> _Exercise goal_: When transcribing the entries, keep each one exactly as it is.
[Information given]
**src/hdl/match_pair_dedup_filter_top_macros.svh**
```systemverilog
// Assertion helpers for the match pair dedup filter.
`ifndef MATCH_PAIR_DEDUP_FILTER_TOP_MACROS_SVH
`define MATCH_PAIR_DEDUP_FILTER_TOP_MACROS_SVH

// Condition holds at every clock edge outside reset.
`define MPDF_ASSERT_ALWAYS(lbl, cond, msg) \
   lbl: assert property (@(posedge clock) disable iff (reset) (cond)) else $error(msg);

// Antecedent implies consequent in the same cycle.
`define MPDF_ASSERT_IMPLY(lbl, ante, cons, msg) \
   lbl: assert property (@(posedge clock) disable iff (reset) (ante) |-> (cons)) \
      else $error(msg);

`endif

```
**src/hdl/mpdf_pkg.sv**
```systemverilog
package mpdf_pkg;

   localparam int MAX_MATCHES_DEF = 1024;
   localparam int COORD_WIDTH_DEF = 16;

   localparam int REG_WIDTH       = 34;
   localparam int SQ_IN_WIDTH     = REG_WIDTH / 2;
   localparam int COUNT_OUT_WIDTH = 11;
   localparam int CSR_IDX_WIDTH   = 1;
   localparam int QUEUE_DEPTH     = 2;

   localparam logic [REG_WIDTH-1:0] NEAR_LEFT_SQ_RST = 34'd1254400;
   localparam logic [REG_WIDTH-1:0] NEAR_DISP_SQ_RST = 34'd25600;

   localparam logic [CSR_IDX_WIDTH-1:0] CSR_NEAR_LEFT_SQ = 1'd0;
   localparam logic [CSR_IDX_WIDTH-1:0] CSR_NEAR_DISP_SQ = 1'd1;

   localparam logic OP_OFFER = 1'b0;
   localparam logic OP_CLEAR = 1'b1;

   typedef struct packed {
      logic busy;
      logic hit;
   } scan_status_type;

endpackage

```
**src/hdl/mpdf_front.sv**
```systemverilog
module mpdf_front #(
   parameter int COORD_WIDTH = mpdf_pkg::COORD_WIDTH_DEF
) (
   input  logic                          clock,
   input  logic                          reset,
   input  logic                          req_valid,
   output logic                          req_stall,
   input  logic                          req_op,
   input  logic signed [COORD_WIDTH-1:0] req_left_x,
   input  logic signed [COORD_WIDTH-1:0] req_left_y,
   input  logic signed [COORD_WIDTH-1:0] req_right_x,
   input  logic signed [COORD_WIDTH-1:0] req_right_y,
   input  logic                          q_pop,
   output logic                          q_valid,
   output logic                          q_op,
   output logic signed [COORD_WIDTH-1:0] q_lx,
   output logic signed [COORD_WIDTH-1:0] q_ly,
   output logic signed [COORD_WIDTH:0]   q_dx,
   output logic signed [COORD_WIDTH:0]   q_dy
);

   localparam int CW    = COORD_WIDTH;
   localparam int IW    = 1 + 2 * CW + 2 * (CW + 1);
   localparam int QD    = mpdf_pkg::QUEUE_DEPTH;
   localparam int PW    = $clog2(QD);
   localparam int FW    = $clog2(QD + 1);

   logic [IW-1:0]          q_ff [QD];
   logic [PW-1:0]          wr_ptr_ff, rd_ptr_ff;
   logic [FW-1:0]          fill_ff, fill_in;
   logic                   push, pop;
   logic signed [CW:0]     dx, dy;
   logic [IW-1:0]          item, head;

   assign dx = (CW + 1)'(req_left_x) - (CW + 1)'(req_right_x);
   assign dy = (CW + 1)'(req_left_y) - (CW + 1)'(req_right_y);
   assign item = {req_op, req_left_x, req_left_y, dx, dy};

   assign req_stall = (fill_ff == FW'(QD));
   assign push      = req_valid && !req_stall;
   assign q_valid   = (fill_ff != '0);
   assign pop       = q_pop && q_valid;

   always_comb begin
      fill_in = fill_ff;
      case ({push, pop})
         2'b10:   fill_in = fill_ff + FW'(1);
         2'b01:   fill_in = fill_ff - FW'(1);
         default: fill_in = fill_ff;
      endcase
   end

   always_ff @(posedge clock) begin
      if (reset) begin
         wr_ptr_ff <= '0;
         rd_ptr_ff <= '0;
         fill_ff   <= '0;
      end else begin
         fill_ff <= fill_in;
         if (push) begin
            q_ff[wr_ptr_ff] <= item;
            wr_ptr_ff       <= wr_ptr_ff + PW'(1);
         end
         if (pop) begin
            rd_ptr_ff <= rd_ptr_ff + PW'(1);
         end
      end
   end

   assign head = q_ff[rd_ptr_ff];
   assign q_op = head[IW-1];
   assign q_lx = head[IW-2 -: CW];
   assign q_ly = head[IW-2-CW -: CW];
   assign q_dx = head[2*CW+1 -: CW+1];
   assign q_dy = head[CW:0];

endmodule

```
[/Information given]
> _Finished exercise_:
**src/hdl/match_pair_dedup_filter_top_macros.svh**
```systemverilog
// Assertion helpers for the match pair dedup filter.
`ifndef MATCH_PAIR_DEDUP_FILTER_TOP_MACROS_SVH
`define MATCH_PAIR_DEDUP_FILTER_TOP_MACROS_SVH

// Condition holds at every clock edge outside reset.
`define MPDF_ASSERT_ALWAYS(lbl, cond, msg) \
   lbl: assert property (@(posedge clock) disable iff (reset) (cond)) else $error(msg);

// Antecedent implies consequent in the same cycle.
`define MPDF_ASSERT_IMPLY(lbl, ante, cons, msg) \
   lbl: assert property (@(posedge clock) disable iff (reset) (ante) |-> (cons)) \
      else $error(msg);

`endif

```
**src/hdl/mpdf_pkg.sv**
```systemverilog
package mpdf_pkg;

   localparam int MAX_MATCHES_DEF = 1024;
   localparam int COORD_WIDTH_DEF = 16;

   localparam int REG_WIDTH       = 34;
   localparam int SQ_IN_WIDTH     = REG_WIDTH / 2;
   localparam int COUNT_OUT_WIDTH = 11;
   localparam int CSR_IDX_WIDTH   = 1;
   localparam int QUEUE_DEPTH     = 2;

   localparam logic [REG_WIDTH-1:0] NEAR_LEFT_SQ_RST = 34'd1254400;
   localparam logic [REG_WIDTH-1:0] NEAR_DISP_SQ_RST = 34'd25600;

   localparam logic [CSR_IDX_WIDTH-1:0] CSR_NEAR_LEFT_SQ = 1'd0;
   localparam logic [CSR_IDX_WIDTH-1:0] CSR_NEAR_DISP_SQ = 1'd1;

   localparam logic OP_OFFER = 1'b0;
   localparam logic OP_CLEAR = 1'b1;

   typedef struct packed {
      logic busy;
      logic hit;
   } scan_status_type;

endpackage

```
**src/hdl/mpdf_front.sv**
```systemverilog
module mpdf_front #(
   parameter int COORD_WIDTH = mpdf_pkg::COORD_WIDTH_DEF
) (
   input  logic                          clock,
   input  logic                          reset,
   input  logic                          req_valid,
   output logic                          req_stall,
   input  logic                          req_op,
   input  logic signed [COORD_WIDTH-1:0] req_left_x,
   input  logic signed [COORD_WIDTH-1:0] req_left_y,
   input  logic signed [COORD_WIDTH-1:0] req_right_x,
   input  logic signed [COORD_WIDTH-1:0] req_right_y,
   input  logic                          q_pop,
   output logic                          q_valid,
   output logic                          q_op,
   output logic signed [COORD_WIDTH-1:0] q_lx,
   output logic signed [COORD_WIDTH-1:0] q_ly,
   output logic signed [COORD_WIDTH:0]   q_dx,
   output logic signed [COORD_WIDTH:0]   q_dy
);

   localparam int CW    = COORD_WIDTH;
   localparam int IW    = 1 + 2 * CW + 2 * (CW + 1);
   localparam int QD    = mpdf_pkg::QUEUE_DEPTH;
   localparam int PW    = $clog2(QD);
   localparam int FW    = $clog2(QD + 1);

   logic [IW-1:0]          q_ff [QD];
   logic [PW-1:0]          wr_ptr_ff, rd_ptr_ff;
   logic [FW-1:0]          fill_ff, fill_in;
   logic                   push, pop;
   logic signed [CW:0]     dx, dy;
   logic [IW-1:0]          item, head;

   assign dx = (CW + 1)'(req_left_x) - (CW + 1)'(req_right_x);
   assign dy = (CW + 1)'(req_left_y) - (CW + 1)'(req_right_y);
   assign item = {req_op, req_left_x, req_left_y, dx, dy};

   assign req_stall = (fill_ff == FW'(QD));
   assign push      = req_valid && !req_stall;
   assign q_valid   = (fill_ff != '0);
   assign pop       = q_pop && q_valid;

   always_comb begin
      fill_in = fill_ff;
      case ({push, pop})
         2'b10:   fill_in = fill_ff + FW'(1);
         2'b01:   fill_in = fill_ff - FW'(1);
         default: fill_in = fill_ff;
      endcase
   end

   always_ff @(posedge clock) begin
      if (reset) begin
         wr_ptr_ff <= '0;
         rd_ptr_ff <= '0;
         fill_ff   <= '0;
      end else begin
         fill_ff <= fill_in;
         if (push) begin
            q_ff[wr_ptr_ff] <= item;
            wr_ptr_ff       <= wr_ptr_ff + PW'(1);
         end
         if (pop) begin
            rd_ptr_ff <= rd_ptr_ff + PW'(1);
         end
      end
   end

   assign head = q_ff[rd_ptr_ff];
   assign q_op = head[IW-1];
   assign q_lx = head[IW-2 -: CW];
   assign q_ly = head[IW-2-CW -: CW];
   assign q_dx = head[2*CW+1 -: CW+1];
   assign q_dy = head[CW:0];

endmodule

```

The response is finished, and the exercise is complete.